SLiCK: Exploiting Subsequences for Length-Constrained Keyword Spotting
This addresses keyword spotting for edge devices, offering a domain-specific incremental improvement.
The paper tackles the challenge of user-defined keyword spotting on resource-constrained edge devices by exploiting maximum keyword length constraints, proposing SLiCK to improve efficiency and accuracy. It increases AUC from 88.52 to 94.9 and reduces EER from 18.82 to 11.1 on the Libriphrase hard dataset.

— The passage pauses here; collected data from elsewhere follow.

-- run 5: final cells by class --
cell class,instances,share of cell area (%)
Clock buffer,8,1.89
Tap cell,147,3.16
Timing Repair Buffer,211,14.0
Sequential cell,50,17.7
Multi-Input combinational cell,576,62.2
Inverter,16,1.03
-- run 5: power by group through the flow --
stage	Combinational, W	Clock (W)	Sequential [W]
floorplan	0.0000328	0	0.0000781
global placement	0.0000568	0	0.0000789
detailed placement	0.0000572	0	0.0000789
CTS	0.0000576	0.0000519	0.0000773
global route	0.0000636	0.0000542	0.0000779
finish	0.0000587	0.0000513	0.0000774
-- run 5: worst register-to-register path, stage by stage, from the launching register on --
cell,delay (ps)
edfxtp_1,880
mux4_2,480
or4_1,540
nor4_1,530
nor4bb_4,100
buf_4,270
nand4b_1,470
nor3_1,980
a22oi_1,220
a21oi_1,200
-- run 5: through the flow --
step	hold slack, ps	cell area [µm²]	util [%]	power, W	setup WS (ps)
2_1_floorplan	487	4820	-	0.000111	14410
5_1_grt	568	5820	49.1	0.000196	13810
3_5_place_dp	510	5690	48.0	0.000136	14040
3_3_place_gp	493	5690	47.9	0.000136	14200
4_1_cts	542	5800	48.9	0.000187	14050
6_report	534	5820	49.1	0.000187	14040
This design comes from an exercise in tuning for small area, a short achievable clock period and few clock cycles per item on the open sky130 flow, not from production work.
Power and IR drop assume default switching activity.

==> inputs of 08-23 <==
// hs1_codec
module hs1_codec (
    input  wire        clk,
    input  wire        rst,
    input  wire        bus_valid,
    input  wire        bus_write,
    input  wire [11:0] bus_addr,
    input  wire [31:0] bus_wdata,
    output reg  [31:0] bus_rdata,
    output reg         bus_err,
    output wire        busy,
    output wire        irq
);
    localparam [31:0] ID_VALUE = 32'h48533101;
    localparam [3:0] OP_NOP = 4'h0, OP_CONF = 4'h1, OP_DEC = 4'h2,
                     OP_ENC = 4'h3, OP_REL  = 4'h4;
    localparam [1:0] ST_UNCONF = 2'b00, ST_KEYED = 2'b01, ST_RELEASED = 2'b10;
    localparam [3:0] E_OK = 4'd0, E_UNKNOWN_TYPE = 4'd1, E_BAD_MSG_LEN = 4'd2,
                     E_BAD_IV_LEN = 4'd3, E_BAD_PLAIN_LEN = 4'd4,
                     E_SIG_FAIL = 4'd5, E_NOT_CONF = 4'd6, E_BAD_KEY_LEN = 4'd7,
                     E_ILLEGAL = 4'd8;
    localparam [159:0] SHA1_IV = 160'h67452301_EFCDAB89_98BADCFE_10325476_C3D2E1F0;
    localparam [31:0] K1 = 32'h5A827999, K2 = 32'h6ED9EBA1,
                      K3 = 32'h8F1BBCDC, K4 = 32'hCA62C1D6;
    reg [511:0] enc_stage, int_stage;      
    reg [127:0] iv_buf;
    reg [511:0] data_in;
  ...
clock: 10.0 ns
lec_check: 0
cap_margin: 40
cell_pad_in_sites_detail_placement: 2
cell_pad_in_sites_global_placement: 2
core_margin: 2
core_utilization: 35
place_density: 0.5
setup_slack_margin: 5
slew_margin: 20
run.sh (not shown) runs the stock make flow with config.mk's settings and CLKGATE_MAP_FILE= SYNTH_SCRIPT=/design/flow/synth_recipe.tcl, a recipe that flattens the netlist after the stock synthesis.
==> inputs of 02-12, as changes to 08-23 <==
--- a/flow/design.v
+++ b/flow/design.v
@@ -22,20 +22,17 @@
             for (s = 1; s < 32; s = s * 2)
                 for (i = 31; i >= s; i = i - 1) begin
                     g[i] = g[i] | (t[i] & g[i-s]);
                     t[i] = t[i] & t[i-s];
                 end
             add_pp = p ^ {g[30:0], 1'b0};
         end
     endfunction
-    wire [31:0] ra = {a[26:0], a[31:27]};
-    wire [31:0] cs = ra ^ fq ^ p0;
-    wire [31:0] cc = (ra & fq) | (ra & p0) | (fq & p0);
-    assign a1 = add_pp(cs, {cc[30:0], 1'b0});
+    assign a1 = {a[26:0], a[31:27]} + fq + p0;
     assign a2 = add_pp({a1[26:0], a1[31:27]}, x1);
 endmodule
 module hs1_codec (
     input  wire        clk,
     input  wire        rst,
     input  wire        bus_valid,
     input  wire        bus_write,
     input  wire [11:0] bus_addr,
@@ -413,36 +410,46 @@
             h2 <= h3;
             h3 <= is_conf ? {a, b, c, d, e} : h0;
         end
         if (busy_r && ph_setup && st == 3'd2)
             xpad <= xpad_new;
         if (wr_out)
             data_out <= is_dec ? dec_out : enc_out;
     end
-    wire [31:0] wd   = bus_wdata & {32{~clr}};
     wire [15:0] wsel = 16'd1 << off[5:2];
     genvar gi;
     generate
         for (gi = 0; gi < 16; gi = gi + 1) begin : g_wr
             always @(posedge clk) begin
-                if (clr || (wr_enc && wsel[gi])) enc_stage[511 - 32*gi -: 32] <= wd;
-                if (clr || (wr_int && wsel[gi])) int_stage[511 - 32*gi -: 32] <= wd;
-                if (clr || (wr_din && wsel[gi])) data_in[511 - 32*gi -: 32]   <= wd;
+                if (clr) begin
+                    enc_stage[511 - 32*gi -: 32] <= 32'd0;
+                    int_stage[511 - 32*gi -: 32] <= 32'd0;
+                    data_in[511 - 32*gi -: 32]   <= 32'd0;
+                end else begin
+                    if (wr_enc && wsel[gi]) enc_stage[511 - 32*gi -: 32] <= bus_wdata;
+                    if (wr_int && wsel[gi]) int_stage[511 - 32*gi -: 32] <= bus_wdata;
+                    if (wr_din && wsel[gi]) data_in[511 - 32*gi -: 32]   <= bus_wdata;
+                end
             end
         end
         for (gi = 0; gi < 4; gi = gi + 1) begin : g_wr_iv
             always @(posedge clk) begin
-                if (clr || (wr_iv && wsel[gi])) iv_buf[127 - 32*gi -: 32] <= wd;
+                if (clr)
+                    iv_buf[127 - 32*gi -: 32] <= 32'd0;
+                else if (wr_iv && wsel[gi])
+                    iv_buf[127 - 32*gi -: 32] <= bus_wdata;
             end
         end
     endgenerate
     always @(posedge clk) begin
-        if (clr || wr_len)
-            len_r <= wd;
+        if (clr)
+            len_r <= 32'd0;
+        else if (wr_len)
+            len_r <= bus_wdata;
     end
     always @(posedge clk) begin
         if (rst || sreset) begin
             dout_v    <= 1'b0;
             state     <= ST_UNCONF;
             busy_r    <= 1'b0;
             act_type  <= 3'd0;
             err_code  <= 4'd0;
CORE_UTILIZATION = 45   (was 35)
PLACE_DENSITY = 0.6   (was 0.5)
==> inputs of 02-09, as changes to 08-23 <==
CELL_PAD_IN_SITES_DETAIL_PLACEMENT = 1   (was 2)
CELL_PAD_IN_SITES_GLOBAL_PLACEMENT = 1   (was 2)
CORE_UTILIZATION = 40   (was 35)
CTS_BUF_LIST = sky130_fd_sc_hd__clkbuf_8   (was unset)
PLACE_DENSITY = 0.55   (was 0.5)
SETUP_SLACK_MARGIN = 4   (was 5)
==> impl_summary.log <==
INFO  metric placedCellCount = 23092
INFO  metric most_common_library_cells_after_synthesis = nand2_1 (5227), a21oi_1 (2789), dfxtp_1 (2600), clkbuf_1 (1269), edfxtp_1 (1095)
INFO  metric cts.htree.levels = 5
INFO  metric synth_fp_nets = 19391
INFO  metric status = aborted with a tool error
INFO  metric synth-edff-count = 1095
INFO  metric stop_stage = global routing
INFO  metric synth.lib_cells_used.distinct = 89
INFO  metric yosysTopAreaCell = dfxtp_1
INFO  metric flow.first_error = [ERROR GRT-0228] Horizontal edge usage exceeds the maximum allowed. (40, 47) usage=65535 limit=3200
INFO  metric synthMostInstantiatedCell = nand2_1
[end of results for 02-12]
From an optimization exercise on the open Yosys and OpenROAD flow, aimed at small area, a short achievable clock period and few clock cycles; shortcuts taken in it are not production practice. In this exercise RTL edits were held to simulation tests only and were not proved equivalent to the original. No activity file was given, so power comes from the tool's default toggle rates.

## run 1
Design emg_codec, start of the top module:
module emg_codec (
    input  wire        clk,
    input  wire        rst,             
    input  wire        cmd_valid,
    output wire        cmd_ready,
    input  wire [31:0] cmd_word,
    input  wire [31:0] cmd_arg0,
    input  wire [31:0] cmd_arg1,
    input  wire [31:0] cmd_arg2,
    output reg         done,
    output wire [7:0]  err_code,
    output reg  [31:0] err_info,
    output reg  [2:0]  hdr_flags,       
    output reg  [31:0] crc_res,
    output wire [31:0] out_bits,
    output wire [31:0] out_bytes,
    output wire [31:0] payload_addr,
    output reg  [31:0] hdr_magic,
    output reg  [7:0]  hdr_version,
    output reg  [7:0]  hdr_scheme,
    output reg  [15:0] hdr_rsvd,
    output reg  [31:0] hdr_len,
    output reg  [31:0] hdr_crc,
    output reg         mem_en,
    output reg         mem_we,
    output reg  [13:0] mem_addr,        
    output reg  [3:0]  mem_wstrb,
    output reg  [31:0] mem_wdata,
    input  wire [31:0] mem_rdata
);
For scale: roughly 4400 cells after synthesis, about 570 flip-flops.
export LEC_CHECK = 0
export CAP_MARGIN = 20
export CORE_MARGIN = 2
export CORE_UTILIZATION = 40
export SLEW_MARGIN = 20
create_clock -name core_clock -period 30.0 [get_ports {clk}]
standard.sh (not shown) runs the stock make flow with config.mk's settings and CLKGATE_MAP_FILE= SYNTH_SCRIPT=/design/flow/synth_recipe.tcl, a recipe that flattens the netlist after the stock synthesis.
==> flow/flow/run.sh <==
#!/bin/bash
# The standard ORFS layout (the standard.sh, unchanged synthesis), with two
# changes in how the layout is made:
#  - the port buffers that buffer_ports inserts are sky130_fd_sc_hd__buf_2
#    (its default pick is the clkdlybuf4s50_1 delay cell);
#  - repair_timing (after placement, CTS and global routing) aims at a setup
#    slack of 22.5 ns against the design's 30 ns clock, so it sizes the
#    longest paths instead of stopping at 0 ns.
# The SDC, clock period, floorplan, power grid and CTS are the standard flow's.
set -euo pipefail
cd "$(dirname "$0")/.."
bash standard.sh "BUFFER_PORTS_ARGS=-buffer_cell sky130_fd_sc_hd__buf_2" \
    SETUP_SLACK_MARGIN=22.5 finish > flow_make.log 2>&1
Run 1 ended with every stage complete and zero timing, DRC or antenna violations.
Testbench counts of run 1, summed over its fixed seeds: cycles 28,095.
## Diff of input files: run 2 against run 1
==> flow/run.sh (new file) <==
#!/bin/bash
# synth_recipe.tcl (not shown) runs the flow's synth.tcl, then flattens the netlist and writes it again
# the make line also repeats each setting of config.mk as NAME=value (left out here)
make -C /OpenROAD-flow-scripts/flow DESIGN_CONFIG=/design/flow/config.mk WORK_HOME=/design/flow/orfs CLKGATE_MAP_FILE= SYNTH_SCRIPT=/design/flow/synth_recipe.tcl finish
removed: flow/flow/run.sh
removed: flow/standard.sh
Results
Critical path depth on run 2 is up relative to run 1.
Sum of met3 wire segment lengths after detailed routing went down by a few percent going from run 1 to run 2.
Diff run 1 -> run 2: total routed wirelength saw an increase, routed metal-1 wire length higher, slew at the pin closest to its max-slew limit now sits lower.

* * *

emg_codec, a different RTL version from the one above (not shown whole).
Size in the first run: ~4500 cells after synthesis, about 570 flip-flops, ~520 I/O pins.
clock: 30.0 ns
lec_check: 0
cap_margin: 20
core_margin: 2
core_utilization: 40
slew_margin: 20
==> flow/flow/run.sh <==
#!/bin/bash
# The standard ORFS layout (the standard.sh, unchanged synthesis), with two
# changes in how the layout is made:
#  - the port buffers that buffer_ports inserts are sky130_fd_sc_hd__buf_1
#    (its default pick is the larger and slower clkdlybuf4s50_1 delay cell);
set -euo pipefail
cd "$(dirname "$0")/.."
bash standard.sh "BUFFER_PORTS_ARGS=-buffer_cell sky130_fd_sc_hd__buf_1" \
    SETUP_SLACK_MARGIN=22.5 finish > flow_make.log 2>&1
The starting point produced a clean layout.
Testbench counts at the start, summed over its fixed seeds: cycles 27,877.
Edit:
CORE_UTILIZATION = 65   (was 40)
Count of clock-buffer cells in the layout falls by 14. Final area falls by 2.7%. Worst setup slack hardly moves. Worst hold slack is about the same. Power falls by 3.9%. Register-to-register slack stays flat. Die area falls by 38%. Global-route usage rises by 17 points. Synthesized cell count is unchanged. Via count rises by 3.0%.

-- static timing again, ports no longer ideal --
Ports are ideal in the flow. The routed layouts listed here were re-timed in OpenROAD. Step 1: set_driving_cell puts a clkbuf_16 on clk and a buf_2 on each other input, an assumption about the parent block. Step 2 times the ports against the registers' clock, not the clock port: input delays grow and output delays shrink by t, the midpoint of the rising clock arrivals with the driver on. Three values: no drivers, after step 1, after step 2; two values: the first two.
run | t, ns | slack for setup (ns) | worst setup path after step 2 | worst data-port slew with drivers (ns)
run 1 | 0.726 | 22.511 / 22.436 / 21.934 | input to register | 0.15
run 2 | 0.732 | 21.463 / 21.463 / 21.328 | input to register | 0.15
the first run of note 2 | 0.716 | 22.462 / 22.382 / 21.944 | input to register | 0.20
the second run of note 2 | 0.719 | 22.464 / 22.395 / 22.004 | input to register | 0.14
After both steps every run listed still meets setup and hold. The setup slack of run 1, which loses most, moves by -0.075 ns with the drivers and by -0.577 ns with both steps.
This is an optimization exercise on Yosys and OpenROAD, whose aim is small area, not a production implementation. Only simulation tests tie the RTL to the original design; equivalence was not proved. No activity file was given, so power comes from the tool's default toggle rates.

== the reference run ==
## pelcod_packer
module pelcod_packer #(
    parameter RAW_MAX = 8
) (
    input  wire       clk,
    input  wire       rst,              
    input  wire [7:0] addr_i,           
    input  wire       sink_present_i,
    input  wire       cmd_valid,
    output wire       cmd_ready,
    input  wire [4:0] cmd_op,
    input  wire [31:0] cmd_arg,
    input  wire       raw_valid,
    output wire       raw_ready,
    input  wire [7:0] raw_data,
    input  wire       raw_last,
    input  wire       raw_none,
    output wire       snk_valid,
    input  wire       snk_ready,
    output wire [7:0] snk_data,
    output wire       snk_first,
    output wire       snk_last,
    output wire       snk_empty,
    input  wire       snk_done,
    input  wire       snk_fail,
    input  wire [7:0] snk_err,
    output wire       st_valid,
    output wire [2:0] st_code,
    output wire [7:0] st_err
);
Size in the first run: roughly 590 cells after synthesis, roughly 100 flip-flops, roughly 97 I/O pins, ~5800 sq um of cells after synthesis.
Settings: LEC_CHECK=0, ABC_AREA=1, CAP_MARGIN=20, CORE_MARGIN=2, CORE_UTILIZATION=50, SLEW_MARGIN=20; clock period 25.0 ns.
standard.sh (not shown) runs the stock make flow with config.mk's settings and CLKGATE_MAP_FILE= SYNTH_SCRIPT=/design/flow/synth_recipe.tcl, a recipe that flattens the netlist after the stock synthesis.
==> flow/flow/run.sh <==
#!/bin/bash
# Layout flow: the standard flow (standard.sh) with three changes.
#  1. Synthesis: the standard synthesis script, but ORFS's scripts are
#     taken from a copy in which the adder extraction (extract_fa and the
#     adder techmap) and the Kogge-Stone carry-lookahead map are left out,
#     and ABC maps with flow/abc_area.script. Registers are untouched:
#     they are mapped by the same dfflibmap before ABC runs.
#  2. Port buffers use sky130_fd_sc_hd__buf_1.
#  3. The clock tree is built from clkbuf_8 without dummy loads.
# Each step's output goes to a log file of its own in this folder.
set -euo pipefail
here=$(pwd)
rm -rf "$here/scripts_mod"
cp -r "$FLOW_HOME/scripts" "$here/scripts_mod"
cp "$here/flow/abc_area.script" "$here/scripts_mod/abc_area.script"
cp "$here/flow/abc_area.script" "$here/scripts_mod/abc_speed.script"
sed -i 's|"-extra-map $::env(FLOW_HOME)/platforms/common/lcu_kogge_stone.v"|""|' "$here/scripts_mod/synth.tcl"
sed -i 's|^\(\s*\)extract_fa |\1#extract_fa |; s|^\(\s*\)techmap -map $::env(ADDER_MAP_FILE)|\1#techmap -map $::env(ADDER_MAP_FILE)|' "$here/scripts_mod/synth.tcl"
grep -q '#extract_fa' "$here/scripts_mod/synth.tcl"
SCRIPTS_DIR="$here/scripts_mod" bash standard.sh synth > "$here/log_synth.txt" 2>&1
export BUFFER_PORTS_ARGS="-buffer_cell sky130_fd_sc_hd__buf_1"
export CTS_ARGS="-sink_clustering_enable -repair_clock_nets -buf_list sky130_fd_sc_hd__clkbuf_4 -root_buf sky130_fd_sc_hd__clkbuf_8 -dont_use_dummy_load -sink_clustering_size 12 -sink_clustering_max_diameter 40"
bash standard.sh > "$here/log_layout.txt" 2>&1
==> flow/flow/abc_area.script <==
strash
&get -n
&fraig -x
&put
scorr
dc2
strash
&get -n
&deepsyn -T 30
&put
strash
&get -n
&dch -f
&nf -R 1000
&put
topo
Changes in the trial run relative to the reference run:
diff --git a/flow/flow/run.sh b/flow/flow/run.sh
--- a/flow/flow/run.sh
+++ b/flow/flow/run.sh
@@ -22 +22 @@
-export CTS_ARGS="-sink_clustering_enable -repair_clock_nets -buf_list sky130_fd_sc_hd__clkbuf_4 -root_buf sky130_fd_sc_hd__clkbuf_8 -dont_use_dummy_load -sink_clustering_size 12 -sink_clustering_max_diameter 40"
+export CTS_ARGS="-sink_clustering_enable -repair_clock_nets -buf_list sky130_fd_sc_hd__clkbuf_8 -dont_use_dummy_load"
==> flow/flow/abc_area.script <==
strash
&get -n
&fraig -x
&put
scorr
dc2
strash
&get -n
&deepsyn -T 300
&put
strash
&get -n
&dch -f
&nf -R 1000
&put
topo
--- outcome ---
The trial run completed; timing, DRC and antenna clean. Re synthesized area: the reference run was lower than the trial run. What the trial run reported for wire length has to be multiplied by 0.950 to get the figure for the reference run. Relative to the reference run, the relative contribution of combinational cells to total power of the trial run is higher by 1.0 points. Reported for the trial run and the reference run, quantity of gates resized following cts turned out identical to the last digit.

==> static timing again, ports no longer ideal <==
Ports are ideal in the flow. The routed layouts listed here were re-timed in OpenROAD.
Step 1 (the two cells are an assumption about what drives the block):
set clk [get_ports {clk}]
set_driving_cell -lib_cell sky130_fd_sc_hd__clkbuf_16 $clk
set_driving_cell -lib_cell sky130_fd_sc_hd__buf_2 [delete_from_list [all_inputs] $clk]
Step 2 moves the port delays by t, midway between the first and last clock arrival at a register: inputs arrive t later, outputs are due t later. That takes back most of the time a late clock gives input paths.
Slacks: no drivers / after step 1 / after step 2; pairs: no drivers / after step 1.
run	shift t [ns]	slack for setup (ns)	pins driven straight from the clock port
the reference run	0.413	16.576 / 16.538 / 16.841	1
the trial run	0.408	16.926 / 16.890 / 16.894	1
After both steps every run listed still meets setup and hold. For the trial run, which loses most, drivers alone change the setup slack by -0.036 ns; drivers and shift together by -0.032 ns.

User-defined keyword spotting on a resource-constrained edge device is challenging. However, keywords are often bounded by a maximum keyword length, which has been largely under-leveraged in prior works. Our analysis of keyword-length distribution shows that user-defined keyword spotting can be treated as a length-constrained problem, eliminating the need for aggregation over variable text length. This leads to our proposed method for efficient keyword spotting, SLiCK (exploiting Subsequences for Length-Constrained Keyword spotting). We further introduce a subsequence-level matching scheme to learn audio-text relations at a finer granularity, thus distinguishing similar-sounding keywords more effectively through enhanced context. In SLiCK, the model is trained with a multi-task learning approach using two modules: Matcher (utterance-level matching task, novel subsequence-level matching task) and Encoder (phoneme recognition task). The proposed method improves the baseline results on Libriphrase hard dataset, increasing AUC from $88.52$ to $94.9$ and reducing EER from $18.82$ to $11.1$.